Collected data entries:
==> inputs of v5 <==
// conv_mac_unit
module conv_mac_unit (
	input wire aclk,
	input wire aresetn,
	input wire aclken,
	input wire[1:0] calfmt,
	input wire[8*16-1:0] mac_in_ftm,
	input wire[8*16-1:0] mac_in_wgt,
	input wire mac_in_ftm_masked,
	input wire[1:0] mac_in_info_along,
	input wire mac_in_valid,
	output wire[7:0] mac_out_exp,
	output wire[39:0] mac_out_frac,
	output wire[1:0] mac_out_info_along,
	output wire mac_out_valid
);
Settings: LEC_CHECK=0, CAP_MARGIN=40, CORE_MARGIN=2, CORE_UTILIZATION=72, CTS_CLUSTER_SIZE=25, HOLD_SLACK_MARGIN=-0.09, MAX_ROUTING_LAYER=met4, SETUP_SLACK_MARGIN=0.51, SLEW_MARGIN=10, TNS_END_PERCENT=60; clock period 3.88 ns.
run.sh (not shown) runs the stock make flow with config.mk's settings and CLKGATE_MAP_FILE=.
==> inputs of v36, as changes to v5 <==
Settings changed: CAP_MARGIN 40 to 20, CORE_UTILIZATION 72 to 53, CTS_CLUSTER_SIZE 25 to not set, HOLD_SLACK_MARGIN -0.09 to not set, MAX_ROUTING_LAYER met4 to not set, SETUP_SLACK_MARGIN 0.51 to not set, SLEW_MARGIN 10 to 20, TNS_END_PERCENT 60 to not set.
==> flow/constraint.sdc (replaced) <==
create_clock -name core_clock -period 6.58 [get_ports {aclk}]
set_input_delay 1.3160 -clock core_clock [delete_from_list [all_inputs] [get_ports {aclk}]]
set_output_delay 1.3160 -clock core_clock [all_outputs]
set_load 0.01 [all_outputs]
==> results <==
- v36 finished with timing, DRC and antenna clean. v5 never finished: it broke off in global routing, error GRT-0232.
- Synthesized cell count is the same in v36 and v5.
- In synthesized area, v36 and v5 do not differ.
- Against v5, the die size of v36 is higher by about 36%.

========
==> job 6814: inputs <==
Starting RTL as in the previous note.
clock: 7.75 ns
lec_check: 0
abc_area: 1
cap_margin: 15
cell_pad_in_sites_detail_placement: 2
core_margin: 5
core_utilization: 54
gpl_routability_driven: 1
hold_slack_margin: 0.17
max_routing_layer: met4
min_routing_layer: met2
place_density_lb_addon: 0.19
slew_margin: 20
tns_end_percent: 60
==> inputs of job 4186, as changes to job 6814 <==
Settings changed: ABC_AREA 1 to not set, CELL_PAD_IN_SITES_DETAIL_PLACEMENT 2 to not set, CORE_MARGIN 5 to 2, CORE_UTILIZATION 54 to 72, HOLD_SLACK_MARGIN 0.17 to not set, MAX_ROUTING_LAYER met4 to not set, MIN_ROUTING_LAYER met2 to not set, PLACE_DENSITY set to 0.71, PLACE_DENSITY_LB_ADDON 0.19 to not set, SETUP_SLACK_MARGIN set to 0.8, TNS_END_PERCENT 60 to not set.
==> flow/constraint.sdc (replaced) <==
create_clock -name core_clock -period 6.95 [get_ports {aclk}]
set_input_delay 1.3900 -clock core_clock [delete_from_list [all_inputs] [get_ports {aclk}]]
set_output_delay 1.3900 -clock core_clock [all_outputs]
set_load 0.01 [all_outputs]
==> inputs of job 8788, as changes to job 6814 <==
Settings changed: ABC_AREA 1 to not set, CAP_MARGIN 15 to 20, CELL_PAD_IN_SITES_DETAIL_PLACEMENT 2 to not set, CORE_MARGIN 5 to 2, CORE_UTILIZATION 54 to 66, GPL_ROUTABILITY_DRIVEN 1 to not set, HOLD_SLACK_MARGIN 0.17 to not set, MAX_ROUTING_LAYER met4 to not set, MIN_ROUTING_LAYER met2 to not set, PLACE_DENSITY_LB_ADDON 0.19 to not set, TNS_END_PERCENT 60 to not set.
==> flow/constraint.sdc (replaced) <==
create_clock -name core_clock -period 5.88 [get_ports {aclk}]
set_input_delay 1.1760 -clock core_clock [delete_from_list [all_inputs] [get_ports {aclk}]]
set_output_delay 1.1760 -clock core_clock [all_outputs]
set_load 0.01 [all_outputs]
==> inputs of job 5840, as changes to job 6814 <==
Settings changed: CAP_MARGIN 15 to 20, CELL_PAD_IN_SITES_DETAIL_PLACEMENT 2 to not set, CORE_MARGIN 5 to 2, CORE_UTILIZATION 54 to 62, CTS_CLUSTER_DIAMETER set to 346, GPL_ROUTABILITY_DRIVEN 1 to not set, HOLD_SLACK_MARGIN 0.17 to not set, MAX_ROUTING_LAYER met4 to not set, MIN_ROUTING_LAYER met2 to not set, PLACE_DENSITY_LB_ADDON 0.19 to not set, TNS_END_PERCENT 60 to not set.
==> flow/constraint.sdc (replaced) <==
create_clock -name core_clock -period 4.27 [get_ports {aclk}]
set_input_delay 0.8540 -clock core_clock [delete_from_list [all_inputs] [get_ports {aclk}]]
set_output_delay 0.8540 -clock core_clock [all_outputs]
set_load 0.01 [all_outputs]
==> comparison <==
Job 5840 produced a layout that fails on negative setup slack. Job 4186 ran to the end with no violations. Job 8788 completed, yet does not pass: negative setup slack. Job 6814 did not get past 3_5_place_dp (DPL-0033).
Of job 4186 and job 6814, job 6814 has the higher die size (gap 30%, measured against job 6814).
In job 5840 the cell area is larger than in job 4186, by about 13%.
Of job 5840 and job 4186, job 4186 has the higher worst setup slack (gap 1.8 ns).
==> figures <==
item	job 8788	job 6814	job 4186	job 5840
Post-synth design cell area	156,000 sq um	164,000 sq um	156,000 sq um	164,000 sq um
RSZ-0062 raised after global routing	true	-	true	true
Clock buf count	194	-	186	191
Element type at the critical path end	flip-flop	-	flip-flop	flip-flop
Core ar.	235,000 sq um	302,000 sq um	217,000 sq um	263,000 sq um
Final min period	6.43 ns	-	6.58 ns	5.72 ns
Layout Cell Area excl Fill	184,000 sq um	-	177,000 sq um	201,000 sq um
Yosys Instances	16,000	19,600	16,000	19,600
Run status	complete, but fails checks	aborted with a tool error	complete, no violations	complete, but fails checks
Stage where the flow stopped	-	3_5_place_dp	-	-
Layout check failures	negative setup slack	-	-	negative setup slack

========
==> inputs of pepper <==
Starting RTL as in the previous note.
==> flow/config.mk <==
export PLATFORM = sky130hd
export DESIGN_NAME = conv_mac_unit
export DESIGN_NICKNAME = conv_mac_unit
export VERILOG_FILES = /design/flow/design.v
export SDC_FILE = /design/flow/constraint.sdc
export NUM_CORES = 4
export LEC_CHECK = 0
export ABC_AREA = 1
export CAP_MARGIN = 20
export CELL_PAD_IN_SITES_GLOBAL_PLACEMENT = 2
export CORE_MARGIN = 2
export CORE_UTILIZATION = 33
export MAX_ROUTING_LAYER = met5
export PLACE_DENSITY_LB_ADDON = 0.21
export SETUP_SLACK_MARGIN = 0.32
export SLEW_MARGIN = 20
==> flow/constraint.sdc <==
create_clock -name core_clock -period 4.81 [get_ports {aclk}]
set_input_delay 0.9620 -clock core_clock [delete_from_list [all_inputs] [get_ports {aclk}]]
set_output_delay 0.9620 -clock core_clock [all_outputs]
set_load 0.01 [all_outputs]
==> amber: changes against pepper <==
==> flow/config.mk (replaced) <==
export PLATFORM = sky130hd
export DESIGN_NAME = conv_mac_unit
export DESIGN_NICKNAME = conv_mac_unit
export VERILOG_FILES = /design/flow/design.v
export SDC_FILE = /design/flow/constraint.sdc
export NUM_CORES = 4
export LEC_CHECK = 0
export CAP_MARGIN = 20
export CORE_MARGIN = 2
export CORE_UTILIZATION = 72
export PLACE_DENSITY = 0.64
export SLEW_MARGIN = 20
==> flow/constraint.sdc (replaced) <==
create_clock -name core_clock -period 6.62 [get_ports {aclk}]
set_input_delay 1.3240 -clock core_clock [delete_from_list [all_inputs] [get_ports {aclk}]]
set_output_delay 1.3240 -clock core_clock [all_outputs]
set_load 0.01 [all_outputs]
==> comparison <==
- pepper completed and failed the layout checks on negative setup slack. amber completed without violations.
- Between pepper and amber, the lower final cell count is in amber (gap about 50%, measured against amber).
- Core utilization: amber is higher than pepper (37 points).
- Of pepper and amber, pepper has the higher fmax (gap about 16%, measured against amber).
- Of pepper and amber, amber has the higher critical path depth (gap 3).
- Against amber, the global-route usage of pepper is lower by 18 points.
- Register-to-register slack: pepper is worse than amber (0.93 ns).

========
==> 06-11 <==
conv_mac_unit again, from the RTL that the note above started with.
export LEC_CHECK = 0
export ABC_AREA = 1
export CAP_MARGIN = 20
export CORE_ASPECT_RATIO = 0.72
export CORE_MARGIN = 2
export CORE_UTILIZATION = 40
export SLEW_MARGIN = 0
create_clock -name core_clock -period 7.0 [get_ports {aclk}]
==> 08-13: changes against 06-11 <==
- ABC_AREA: 1 -> unset
- CORE_ASPECT_RATIO: 0.72 -> unset
- CORE_UTILIZATION: 40 -> 57
- SLEW_MARGIN: 0 -> 20
==> flow/constraint.sdc (replaced) <==
create_clock -name core_clock -period 4.27 [get_ports {aclk}]
set_input_delay 0.8540 -clock core_clock [delete_from_list [all_inputs] [get_ports {aclk}]]
set_output_delay 0.8540 -clock core_clock [all_outputs]
set_load 0.01 [all_outputs]
==> 09-25: changes against 06-11 <==
- ABC_AREA: 1 -> unset
- CORE_ASPECT_RATIO: 0.72 -> unset
- CORE_UTILIZATION: 40 -> 72
- CTS_CLUSTER_DIAMETER: unset -> 397
- PLACE_DENSITY: unset -> 0.42
- SLEW_MARGIN: 0 -> 20
==> flow/constraint.sdc (replaced) <==
create_clock -name core_clock -period 6.0 [get_ports {aclk}]
set_input_delay 1.2000 -clock core_clock [delete_from_list [all_inputs] [get_ports {aclk}]]
set_output_delay 1.2000 -clock core_clock [all_outputs]
set_load 0.01 [all_outputs]
==> 03-14: changes against 06-11 <==
- ABC_AREA: 1 -> unset
- CORE_ASPECT_RATIO: 0.72 -> unset
- CORE_UTILIZATION: 40 -> 72
- CTS_CLUSTER_DIAMETER: unset -> 382
- PLACE_DENSITY: unset -> 0.42
- SLEW_MARGIN: 0 -> 20
==> flow/constraint.sdc (replaced) <==
create_clock -name core_clock -period 5.08 [get_ports {aclk}]
set_input_delay 1.0160 -clock core_clock [delete_from_list [all_inputs] [get_ports {aclk}]]
set_output_delay 1.0160 -clock core_clock [all_outputs]
set_load 0.01 [all_outputs]
==> reports/results.tsv <==
stage	metric	value	unit
run_status	outcome	stopped before the end	
run_status	lastStage	global routing (5_1_grt)	
run_status	error	[ERROR GRT-0232] Routing congestion too high. Check the congestion heatmap in the GUI.	
die	core-area	217000	um2
global_routing	grt.overflow.total	385	
placement	place_inst	20300	
synth	synth.cells.most_frequent	2565 x inv_1, 2241 x nand2_1, 2119 x fa_1, 1357 x edfxtp_1, 1079 x and2_1	
placement	place_worst_setup_slack	-1.55	ns
synth	syn_inst	16000	
synth	synth_stat.cells	16000	
global_routing	use_met3	38.9	%
synth	synth_area	156000	um2
die	core.rowCount	171	
placement	placed_area	174000	um2
synth	simple_gate_share	14.3	%
synth	ys_sh_mux	1.71	%
die	fp_util	72.2	%
synth	syn_avg_cell_area	9.77	um2
global_routing	grt_usage	62.7	%
synth	adder_share	34.9	%
[end of results for 03-14]
==> reports/results.tsv <==
stage	metric	value	unit
global_routing	use_met3	4.62	%
synth	adder_share	34.9	%
run_status	violations	setup timing	
timing	worst_slack	-2.06	ns
synth	synth.cells.most_frequent	2565 x inv_1, 2241 x nand2_1, 2119 x fa_1, 1357 x edfxtp_1, 1079 x and2_1	
placement	placed_area	177000	um2
die	fp_util	57.2	%
timing	final-setup-viol-count	253	
global_routing	grt_usage	33.2	%
run_status	outcome	failed layout checks	
synth	ys_sh_mux	1.71	%
placement	place_inst	21200	
[end of results for 08-13]
==> reports/results.tsv <==
stage	metric	value	unit
run_status	outcome	failed layout checks	
run_status	violations	setup timing	
synth	synth_stat.cells	16000	
synth	synth.cells.most_frequent	2565 x inv_1, 2241 x nand2_1, 2119 x fa_1, 1357 x edfxtp_1, 1079 x and2_1	
critical_path	r2r-start	mac_cell_u.mul_op_b_arr_d1[0][15]$_SDFFCE_PP0P_	
placement	place_worst_setup_slack	-0.759	ns
timing	final-setup-viol-count	83	
timing	max_freq	150	MHz
placement	placed_area	169000	um2
synth	ys_sh_mux	1.71	%
die	core-area	217000	um2
synth	synth_flops	1395	
synth	synth_area	156000	um2
timing	worst_slack	-0.661	ns
global_routing	use_met3	8.96	%
synth	syn_avg_cell_area	9.77	um2
die	core.rowCount	171	
global_routing	grt_usage	42.4	%
synth	simple_gate_share	14.3	%
[end of results for 09-25]
==> reports/results.tsv <==
stage	metric	value	unit
global_routing	grt.overflow.total	0	
synth	ys_sh_mux	0	%
synth	adder_share	33.3	%
die	core-area	408000	um2
placement	place_worst_setup_slack	0.466	ns
synth	synth_area	164000	um2
die	core.rowCount	199	
synth	synth.cells.most_frequent	4619 x inv_1, 4460 x nand2_1, 2119 x fa_1, 1357 x edfxtp_1, 1095 x o21ai_0	
synth	syn_avg_cell_area	8.35	um2
run_status	outcome	finished clean	
placement	placed_area	172000	um2
synth	syn_inst	19600	
global_routing	use_met3	4.41	%
synth	synth_stat.cells	19600	
[end of results for 06-11]

========
==> run Y <==
Starting RTL as in the previous note.
Settings: LEC_CHECK=0, CAP_MARGIN=20, CORE_ASPECT_RATIO=0.72, CORE_MARGIN=2, CORE_UTILIZATION=72, CTS_CLUSTER_DIAMETER=396, CTS_CLUSTER_SIZE=97, PLACE_DENSITY=0.39, SETUP_SLACK_MARGIN=0.95, SLEW_MARGIN=20; clock period 5.13 ns.
==> run M: changes against run Y <==
CORE_ASPECT_RATIO = not set   (was 0.72)
CORE_UTILIZATION = 23   (was 72)
CTS_CLUSTER_DIAMETER = not set   (was 396)
CTS_CLUSTER_SIZE = not set   (was 97)
PLACE_DENSITY = not set   (was 0.39)
SETUP_SLACK_MARGIN = not set   (was 0.95)
==> flow/constraint.sdc (replaced) <==
create_clock -name core_clock -period 10.7 [get_ports {aclk}]
set_input_delay 2.1400 -clock core_clock [delete_from_list [all_inputs] [get_ports {aclk}]]
set_output_delay 2.1400 -clock core_clock [all_outputs]
set_load 0.01 [all_outputs]
==> run X: changes against run Y <==
CORE_ASPECT_RATIO = not set   (was 0.72)
CORE_UTILIZATION = 66   (was 72)
CTS_CLUSTER_DIAMETER = not set   (was 396)
CTS_CLUSTER_SIZE = not set   (was 97)
PLACE_DENSITY = not set   (was 0.39)
SETUP_SLACK_MARGIN = 1.09   (was 0.95)
==> flow/constraint.sdc (replaced) <==
create_clock -name core_clock -period 7.0 [get_ports {aclk}]
set_input_delay 1.4000 -clock core_clock [delete_from_list [all_inputs] [get_ports {aclk}]]
set_output_delay 1.4000 -clock core_clock [all_outputs]
set_load 0.01 [all_outputs]
==> run E: changes against run Y <==
CORE_ASPECT_RATIO = not set   (was 0.72)
CORE_UTILIZATION = 40   (was 72)
CTS_CLUSTER_DIAMETER = not set   (was 396)
CTS_CLUSTER_SIZE = not set   (was 97)
PLACE_DENSITY = not set   (was 0.39)
SETUP_SLACK_MARGIN = not set   (was 0.95)
==> flow/constraint.sdc (replaced) <==
create_clock -name core_clock -period 7.0 [get_ports {aclk}]
set_input_delay 1.4000 -clock core_clock [delete_from_list [all_inputs] [get_ports {aclk}]]
set_output_delay 1.4000 -clock core_clock [all_outputs]
set_load 0.01 [all_outputs]
==> summary.txt <==
flow finished, numbers: post_cts resized 0, Placed Cells 24700, clk buf depth 4, Cell Area, Placed 169000 µm², outcome no timing/DRC/antenna violations, Placer Congestion 0.922, H-Tree Level Count 4
Source of the figures above: run M

==> summary.txt <==
flow finished, numbers: outcome no timing/DRC/antenna violations, DP HPWL between 300000 and 400000 µm, Cell Area, Placed approximately 160000 µm², Placed Cells between 15000 and 20000, Cell Chain, Critical Path nand2_2 -> inv_1 -> fa_2 -> buf_4 -> inv_1 -> fa_1 -> fa_1 -> fa_1 -> fa_1 -> fa_1 -> inv_1 -> ha_4 -> nand3_2 -> nor2_4 -> nand4_1 -> nor2_2 -> a41oi_2 -> o31ai_4 -> or4_4 -> a31o_4 -> a21oi_2 -> xnor2_1, Placer Congestion between 0.9 and 1, clk buf depth 3, post_cts resized a little under 600
Source of the figures above: run X

==> summary.txt <==
yosys + openroad results -> Fail Step 5_1_grt, Placed Cells between 20000 and 25000, clk buf depth 3, Placer Congestion roughly 1.1, outcome did not finish, H-Tree Level Count 1
Source of the figures above: run Y

==> summary.txt <==
flow finished, numbers: outcome no timing/DRC/antenna violations, post_cts resized 0, Cell Area, Placed 166000 µm², Placed Cells between 20000 and 25000, clk buf depth 4
Source of the figures above: run E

Description of the task: Using the entries shown above, reproduce verbatim the lines from the line bearing "[end of results for 06-11]" to the line bearing "flow finished, numbers: post_cts", inclusive.

Solution to this exercise:
[end of results for 06-11]

========
==> run Y <==
Starting RTL as in the previous note.
Settings: LEC_CHECK=0, CAP_MARGIN=20, CORE_ASPECT_RATIO=0.72, CORE_MARGIN=2, CORE_UTILIZATION=72, CTS_CLUSTER_DIAMETER=396, CTS_CLUSTER_SIZE=97, PLACE_DENSITY=0.39, SETUP_SLACK_MARGIN=0.95, SLEW_MARGIN=20; clock period 5.13 ns.
==> run M: changes against run Y <==
CORE_ASPECT_RATIO = not set   (was 0.72)
CORE_UTILIZATION = 23   (was 72)
CTS_CLUSTER_DIAMETER = not set   (was 396)
CTS_CLUSTER_SIZE = not set   (was 97)
PLACE_DENSITY = not set   (was 0.39)
SETUP_SLACK_MARGIN = not set   (was 0.95)
==> flow/constraint.sdc (replaced) <==
create_clock -name core_clock -period 10.7 [get_ports {aclk}]
set_input_delay 2.1400 -clock core_clock [delete_from_list [all_inputs] [get_ports {aclk}]]
set_output_delay 2.1400 -clock core_clock [all_outputs]
set_load 0.01 [all_outputs]
==> run X: changes against run Y <==
CORE_ASPECT_RATIO = not set   (was 0.72)
CORE_UTILIZATION = 66   (was 72)
CTS_CLUSTER_DIAMETER = not set   (was 396)
CTS_CLUSTER_SIZE = not set   (was 97)
PLACE_DENSITY = not set   (was 0.39)
SETUP_SLACK_MARGIN = 1.09   (was 0.95)
==> flow/constraint.sdc (replaced) <==
create_clock -name core_clock -period 7.0 [get_ports {aclk}]
set_input_delay 1.4000 -clock core_clock [delete_from_list [all_inputs] [get_ports {aclk}]]
set_output_delay 1.4000 -clock core_clock [all_outputs]
set_load 0.01 [all_outputs]
==> run E: changes against run Y <==
CORE_ASPECT_RATIO = not set   (was 0.72)
CORE_UTILIZATION = 40   (was 72)
CTS_CLUSTER_DIAMETER = not set   (was 396)
CTS_CLUSTER_SIZE = not set   (was 97)
PLACE_DENSITY = not set   (was 0.39)
SETUP_SLACK_MARGIN = not set   (was 0.95)
==> flow/constraint.sdc (replaced) <==
create_clock -name core_clock -period 7.0 [get_ports {aclk}]
set_input_delay 1.4000 -clock core_clock [delete_from_list [all_inputs] [get_ports {aclk}]]
set_output_delay 1.4000 -clock core_clock [all_outputs]
set_load 0.01 [all_outputs]
==> summary.txt <==
flow finished, numbers: post_cts resized 0, Placed Cells 24700, clk buf depth 4, Cell Area, Placed 169000 µm², outcome no timing/DRC/antenna violations, Placer Congestion 0.922, H-Tree Level Count 4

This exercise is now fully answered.